This will enable you to boot FreeBSD when booting from the USB drive.
If you want to dual boot, then you need to put both FreeBSD's loader.efi and Windows 10's EFI program on the EFI system partition. Then you could use the program *efibootmgr*(8) to add two boot entries to your BIOS and you'll be able to select which OS to boot on startup.

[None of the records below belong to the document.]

Context: an optimization exercise on an open-source flow, tuned for small area, a short achievable clock period and few clock cycles per item. The choices shown serve that exercise and are no tape-out recipe.
The RTL was checked by simulation tests, not by an equivalence proof against the original design.

==> design.v <==
package cordic_pkg;
    typedef struct packed {
        logic valid;
        logic neg;
        logic err;
    } stage_ctrl_t;
    function automatic longint pi_q(input int unsigned width);
        pi_q = (width == 22) ? 64'sd13176795 : 64'sd0;
    endfunction
    function automatic longint half_pi_q(input int unsigned width);
        half_pi_q = (width == 22) ? 64'sd6588397 : 64'sd0;
    endfunction
    function automatic longint k_q(input int unsigned width);
        k_q = (width == 22) ? 64'sd2547003 : 64'sd0;
    endfunction
    function automatic longint atan_q(input int unsigned i, input int unsigned width);
        longint r;
        case (i)
            0:       r = 64'sd3294199;
            1:       r = 64'sd1944679;
            2:       r = 64'sd1027515;
            3:       r = 64'sd521583;
            4:       r = 64'sd261803;
            5:       r = 64'sd131029;
            6:       r = 64'sd65531;
            7:       r = 64'sd32767;
            8:       r = 64'sd16384;
            9:       r = 64'sd8192;
            10:      r = 64'sd4096;
            11:      r = 64'sd2048;
            12:      r = 64'sd1024;
            13:      r = 64'sd512;
            14:      r = 64'sd256;
            15:      r = 64'sd128;
            16:      r = 64'sd64;
            17:      r = 64'sd32;
            18:      r = 64'sd16;
            19:      r = 64'sd8;
            20:      r = 64'sd4;
            21:      r = 64'sd2;
            22:      r = 64'sd1;
            default: r = 64'sd0;
        endcase
        atan_q = (width == 22) ? r : 64'sd0;
    endfunction
    function automatic int unsigned first_iter(input int unsigned s, input int unsigned iterations,
                                               input int unsigned stages);
        int unsigned base;
        int unsigned rem;
        base = iterations / stages;
        rem  = iterations % stages;
        first_iter = s * base + ((s < rem) ? s : rem);
    endfunction
    function automatic logic [63:0] unpack_mag(input logic [31:0] f, input int unsigned width);
        logic [63:0] m;
        int          rsh;
        m   = 64'({1'b1, f[22:0]}) << 24;
        rsh = 174 - int'(width) - int'(f[30:23]);
        if (f[30:23] == 8'd0 || rsh >= 64) unpack_mag = '0;
        else if (rsh <= 0)                 unpack_mag = m;
        else                               unpack_mag = m >> rsh;
    endfunction
    function automatic logic [31:0] pack_float(input logic [63:0] v, input int unsigned width);
        logic [63:0] mag;
        logic [31:0] f;
        int          p;
        mag = v[63] ? -v : v;
        f   = '0;
        p   = -1;
        for (int i = 0; i < 64; i++) begin
            if (mag[i]) p = i;
        end
        if (p >= 0) begin
            f[31]    = v[63];
            f[30:23] = 8'(p - int'(width) + 127);
            if (p >= 23) f[22:0] = 23'(mag >> (p - 23));
            else         f[22:0] = 23'(mag << (23 - p));
        end
        pack_float = f;
    endfunction
endpackage
module cordic_stage
#(
    parameter int unsigned WIDTH = 22,
    parameter int unsigned LO    = 0,
    parameter int unsigned HI    = 1,
    parameter int unsigned TAG_W = 4
) (
    input  logic                   clk,
    input  logic                   reset,
    input  logic                   advance,
    input  logic [2:0]             in_ctrl,     
    input  logic signed [WIDTH+1:0] in_x,
    input  logic signed [WIDTH+1:0] in_y,
    input  logic signed [WIDTH+1:0] in_z,
    input  logic [TAG_W-1:0]       in_tag,
    output logic [2:0]             out_ctrl,    
    output logic signed [WIDTH+1:0] out_x,
    output logic signed [WIDTH+1:0] out_y,
    output logic signed [WIDTH+1:0] out_z,
    output logic [TAG_W-1:0]       out_tag
);
    localparam int unsigned DW = WIDTH + 2;
    localparam int unsigned NI = HI - LO;
    logic signed [DW-1:0] x_c, y_c, z_c, xs, ys;
    always_comb begin
        x_c = in_x;
        y_c = in_y;
        z_c = in_z;
        xs  = '0;
        ys  = '0;
        for (int i = 0; i < int'(NI); i++) begin
            xs = x_c >>> (int'(LO) + i);
            ys = y_c >>> (int'(LO) + i);
            if (z_c[DW-1]) begin
                x_c = x_c + ys;
                y_c = y_c - xs;
                z_c = z_c + $signed(DW'(cordic_pkg::atan_q(LO + i, WIDTH)));
            end else begin
                x_c = x_c - ys;
                y_c = y_c + xs;
                z_c = z_c - $signed(DW'(cordic_pkg::atan_q(LO + i, WIDTH)));
            end
        end
    end
    always_ff @(posedge clk) begin
        if (reset) begin
            out_ctrl <= '0;
            out_x    <= '0;
            out_y    <= '0;
            out_z    <= '0;
            out_tag  <= '0;
        end else if (advance) begin
            out_ctrl <= in_ctrl;
            out_x    <= x_c;
            out_y    <= y_c;
            out_z    <= z_c;
            out_tag  <= in_tag;
        end
    end
endmodule
module cordic_sincos_pipe
#(
    parameter int unsigned WIDTH      = 22,
    parameter int unsigned ITERATIONS = 16,
    parameter int unsigned STAGES     = 4,
    parameter int unsigned TAG_W      = 4
) (
    input  logic             clk,
    input  logic             reset,
    input  logic             clk_en,
    input  logic             in_valid,
    output logic             in_ready,
    input  logic [31:0]      angle,
    input  logic [TAG_W-1:0] in_tag,
    output logic             out_valid,
    input  logic             out_ready,
    output logic [31:0]      sin_out,
    output logic [31:0]      cos_out,
    output logic             out_err,
    output logic [TAG_W-1:0] out_tag
);
    localparam int unsigned DW = WIDTH + 2;
    localparam int unsigned FW = WIDTH + 4;
    localparam logic [FW-1:0]        PI_F      = FW'(cordic_pkg::pi_q(WIDTH));
    localparam logic [FW-1:0]        HALF_PI_F = FW'(cordic_pkg::half_pi_q(WIDTH));
    localparam logic signed [DW-1:0] K_D       = DW'(cordic_pkg::k_q(WIDTH));
    logic advance;
    logic [2:0]           ctrl [STAGES+1];    
    logic signed [DW-1:0] xs   [STAGES+1];
    logic signed [DW-1:0] ys   [STAGES+1];
    logic signed [DW-1:0] zs   [STAGES+1];
    logic [TAG_W-1:0]     tags [STAGES+1];
    assign advance  = clk_en & (~out_valid | out_ready);
    assign in_ready = advance & ~reset;
    logic [FW-1:0]        mag, fmag;
    logic                 big, fold, fsign;
    logic [2:0]           ctrl_fe;
    logic signed [DW-1:0] z_fe;
    always_comb begin
        mag           = FW'(cordic_pkg::unpack_mag(angle, WIDTH));
        big           = angle[30:23] >= 8'd129;
        fold          = mag > HALF_PI_F;
        fmag          = fold ? PI_F - mag : mag;
        fsign         = angle[31] ^ fold;
        ctrl_fe[2]    = in_valid & in_ready;
        ctrl_fe[1]    = fold;
        ctrl_fe[0]    = big | (mag > PI_F);
        z_fe          = fsign ? -$signed(DW'(fmag)) : $signed(DW'(fmag));
    end
    assign ctrl[0] = ctrl_fe;
    assign xs[0]   = K_D;
    assign ys[0]   = '0;
    assign zs[0]   = z_fe;
    assign tags[0] = in_tag;
    for (genvar s = 0; s < int'(STAGES); s++) begin : g_stage
        cordic_stage #(
            .WIDTH (WIDTH),
            .LO    (cordic_pkg::first_iter(s, ITERATIONS, STAGES)),
            .HI    (cordic_pkg::first_iter(s + 1, ITERATIONS, STAGES)),
            .TAG_W (TAG_W)
        ) u_stage (
            .clk      (clk),
            .reset    (reset),
            .advance  (advance),
            .in_ctrl  (ctrl[s]),
            .in_x     (xs[s]),
            .in_y     (ys[s]),
            .in_z     (zs[s]),
            .in_tag   (tags[s]),
            .out_ctrl (ctrl[s+1]),
            .out_x    (xs[s+1]),
            .out_y    (ys[s+1]),
            .out_z    (zs[s+1]),
            .out_tag  (tags[s+1])
        );
    end
    logic signed [DW-1:0] cos_fx, sin_fx;
    logic [2:0]           ctrl_out;
    assign ctrl_out = ctrl[STAGES];
    always_comb begin
        cos_fx  = ctrl_out[1] ? -xs[STAGES] : xs[STAGES];
        sin_fx  = ctrl_out[1] ? -ys[STAGES] : ys[STAGES];
        cos_out = ctrl_out[0] ? '0 : cordic_pkg::pack_float(64'(cos_fx), WIDTH);
        sin_out = ctrl_out[0] ? '0 : cordic_pkg::pack_float(64'(sin_fx), WIDTH);
    end
    assign out_valid = ctrl_out[2];
    assign out_err   = ctrl_out[0];
    assign out_tag   = tags[STAGES];
endmodule
==> run.sh <==
#!/bin/bash
# synth_recipe.tcl (not shown) runs the flow's synth.tcl, then flattens the netlist and writes it again
# the make line also repeats each setting of config.mk as NAME=value (left out here)
make -C /OpenROAD-flow-scripts/flow DESIGN_CONFIG=/design/flow/config.mk WORK_HOME=/design/flow/orfs CLKGATE_MAP_FILE= SYNTH_SCRIPT=/design/flow/synth_recipe.tcl finish
==> config.mk <==
export PLATFORM = sky130hd
export DESIGN_NAME = cordic_sincos_pipe
export DESIGN_NICKNAME = cordic_sincos_pipe
export VERILOG_FILES = /design/flow/design.v
export SDC_FILE = /design/flow/constraint.sdc
export NUM_CORES = 4
export LEC_CHECK = 0
export CAP_MARGIN = 20
export CORE_MARGIN = 2
export CORE_UTILIZATION = 40
export SLEW_MARGIN = 20
==> constraint.sdc <==
create_clock -name core_clock -period 18.0 [get_ports {clk}]
set_input_delay 3.6000 -clock core_clock [delete_from_list [all_inputs] [get_ports {clk}]]
set_output_delay 3.6000 -clock core_clock [all_outputs]
set_load 0.01 [all_outputs]
==> impl_metrics.ini <==
[cts]
cts_buffers = 37
cts_sinks = 276
cts_root_buf = clkbuf_16
clk_pin_slew_worst_paths_ps = 70
cts_tree = done
clk_latency_ps = 610
cts.path.max_buffers = 3
htreeDepth = 2

[floorplan]
die_x_um = 412
pin_count = 112
dieHeight_um = 412
rows = 149
core-area_um2 = 165000
fp.dieArea_um2 = 170000
start_util = 0.403

[sta]
drv_slew = 0
fin_crit_sh = 0.951
hold_viol = 0
fmax_ghz = 0.0584
setup_tns_ps = 0
worst_pin_slew_ps = 1180
slew_headroom = 0.203
fin_skew_ps = 40.1
hold_ws_ps = 439
finalSetupViolCount = 0
period_needed_ps = 17120

[global_routing]
grt_pass1_vias = 65575
grt_max_degree = 169
grt_pass1_wl_um = 351000
grt.total_usage = 0.251
gr-total-overflow = 0
grt_antenna_before_repair = 7

[synth]
synth_common_cells = a21oi_1, nand2_1, nor2_1
synthesis.area_um2 = 66600
synth_flop_cell = dfxtp_1
synth.most_common_cell = a21oi_1
ys_top_cells_by_area = ha_1, xnor2_1, dfxtp_1
yosysUniqueCellTypes = 128
syn_nets = 10622
yosysTopAreaCell = ha_1
ys_async_sr_fraction = 0
yosys_warnings = 15
netlist.area_leader.share = 0.179
synth_seq_area_share = 0.0830
synth-seq-cells = 276
syn_avg_cell_area_um2 = 6.94
synth_edf_count = 0
netlist_instances = 9595

[finish]
syn2layout_area_growth_pct = 17.0
utilization = 0.471
nets = 11325
fillers = 17032
layout-drive-gt1-share = 0.126

[route]
viasPerCell = 5.54
drc = 0
drt_pass1_iterations = 11
antenna_left = 0
wl_per_cell_um = 17.7
vias = 69380
routed_wl_um = 222000
drt_iter0_drc = 4650

[status]
status = complete, no violations

[setup_path]
worstPathRequired_ps = 18480
path_buf_inv = 9
start_kind = primary input
crit_family = compound AO/OA/AOI/OAI gates
cpPeakStageDelay_ps = 490
slowest_stage = clkdlybuf4s50_1
critical_path_class = primary input to register
end_kind = register
crit_arrival_ps = 17600
r2r-start = g_stage[1].u_stage.out_y[8]
reg2reg_slack_ps = 1610
rr_endpoint = g_stage[2].u_stage.out_y[22]
cp_max_fo = 5
reg2regPathDepth = 74
crit_top_cell = a21oi_2

[hold_path]
hold_path_class = register to register
min_from = g_stage[1].u_stage.out_z[10]
hold-path-endpoint = g_stage[2].u_stage.out_z[10]
hold_depth = 2

[placement]
dp_hpwl_um = 184000
port_buffers = 111
globalplace.congestion = 0.950

[flow_run]
cap_violations = 0
==> cells in the final DEF (no fill, tap or decap), types with 56 or more instances in the layout <==
cell / instances
and3_1: 87
clkdlybuf4s50_1: 104
a21boi_0: 106
or2_2: 56
mux2i_1: 137
ha_1: 940
inv_1: 702
buf_4: 835
dfxtp_1: 273
and2_1: 69
nor2b_1: 86
a211oi_1: 85
nand3_1: 172
xor2_1: 354
o21ai_0: 609
or3_1: 107
nor2_1: 975
nand2_1: 978
nand2b_1: 100
a31oi_1: 91
a21o_1: 172
o21bai_1: 164
xnor2_1: 747
mux2_2: 78
o21a_1: 72
a21oi_1: 988
nor3_1: 281
==> cell families after synthesis <==
group | Yosys count | share of synthesized area
simple gates | 3135 | 0.218
compound gates | 2835 | 0.265
mux | 233 | 0.0395
buf+inv | 1018 | 0.0589
xor+xnor | 1112 | 0.147
flops | 276 | 0.0830
fa+ha+maj | 986 | 0.189
==> tightest hold or removal path, cell delays in order (launching register included) <==
cell	delay, ps
dfxtp_1	310
nand2_1	50
a21oi_1	50
==> sequential cells by signal, summed over array words and instances, names as in the netlist <==
name                      flops
g_stage.u_stage.out_x        96
g_stage.u_stage.out_y        96
g_stage.u_stage.out_z        56
g_stage.u_stage.out_tag      16
g_stage.u_stage.out_ctrl     12
==> how the worst max path moves through the flow <==
stage	from	end	depth (start not counted)
2_1_floorplan	angle[23]	g_stage[0].u_stage.out_x[22]	80
3_3_place_gp	angle[24]	g_stage[0].u_stage.out_x[22]	82
3_5_place_dp	angle[24]	g_stage[0].u_stage.out_x[22]	82
4_1_cts	angle[24]	g_stage[0].u_stage.out_x[22]	82
5_1_grt	angle[24]	g_stage[0].u_stage.out_x[23]	84
6_report	angle[30]	g_stage[0].u_stage.out_x[23]	78
==> cell type report <==
cell class                 count  area [um^2]  area share
antenna                        6         15.0    0.000193
clock buffer                  44          972      0.0125
clock inverter                21          238     0.00305
inverter                     718         2720      0.0349
multi-input combinational   8302        58000       0.745
sequential                   276         5530      0.0710
tap                         2189         2740      0.0352
timing repair buffer         963         7650      0.0982
==> repair_timing <==
item | CTS | global route
hold buffers | 0 | 0
setup endpoints to repair | 0 | 52
setup buffers | 0 | 36
resized for setup | 0 | 148
==> metal layers <==
layer	track usage	routed length [um]	up-vias
met5	0	13	-
met4	0.0519	4590	2
met3	0.0238	9070	216
met2	0.422	101000	1329
met1	0.347	107000	32450
li1	-	-	35383
==> through the flow <==
stage               cell area (um^2)  setup WS, ps  cells
finish                         77900           881  12519
global route                   77800         -91.1  12515
CTS                            77000           112  12474
detailed placement             75700          -380  12409
global placement               75700          -438  12409
floorplan                      66900         -15.5   9595
Testbench counts, summed over its fixed seeds: cycles 32,032, items 32,000.

-- separate check: timing with driven ports --
No port has a modelled driver above. Below, the same layout with a new extraction and two added sets of constraints.
Step 1, drivers: a clkbuf_16 drives clk and a buf_2 each remaining input, both assumed.
Step 2 times the ports against the registers' clock, not the clock port: input delays grow and output delays shrink by t, the midpoint of the rising clock arrivals with the driver on.
Slacks: no drivers / after step 1 / after step 2; pairs: no drivers / after step 1.
shift t [ns]: 0.663
slack for setup (ns): 0.881 / 0.834 / 0.171
worst hold slack (ns): 0.439 / 0.439 / 0.439
slew at the worst register clock pin (ns): 0.07 / 0.07
cell pins on the clock port's net: 1
After both steps this run still meets setup and hold. The setup slack of this run moves by -0.047 ns with the drivers and by -0.710 ns with both steps.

A word of warning - dual booting, especially with Windows, is quite tricky. So you need to be patient to get it right.


----------



## eldaemon (May 1, 2020)

My favorite dual booting is just having two drives and replacing as needed.


----------



## andre portes (Jun 29, 2020)

I have Windows 10 and Freebsd installed in my notebook under Legacy Mode and recently I've made an Usb stick with the same dual boot


----------



## Jose (Jun 30, 2020)

roccobaroccoSC said:


> You can't boot from a MBR because this kind of boot requires putting your computer in Legacy boot mode and Windows 10 does not boot in legacy mode.


Huh? My childrens' Windows 10 machines boot from legacy BIOS. I see no reason to use the UEFI monstrosity if given a choice. I have an Asrock motherboard where the CSM straight up doesn't work. That's the only UEFI machine in my house.


----------



## Mjölnir (Jun 30, 2020)

RTFM boot(8), boot.config(5) and gpart(8) (and those mentioned in these man pages).  Your goal should be possible, i.e. boot from USB and then the _boot0_, gptboot(8) or loader(8) (via _vfs.root.mountfrom_, see loader.conf(5)) on the USB stick boots the system installed on HDD/SSD.
EDIT: booting with UEFI is much faster than via CSM.  Then read uefi(8) instead of boot(8).


----------



## D-FENS (Jul 25, 2020)

Jose said:


> Huh? My childrens' Windows 10 machines boot from legacy BIOS. I see no reason to use the UEFI monstrosity if given a choice. I have an Asrock motherboard where the CSM straight up doesn't work. That's the only UEFI machine in my house.



I did not know Windows 10 supported that. Cool. I have not used Doze for years except at work where an IT department takes care of stuff.


----------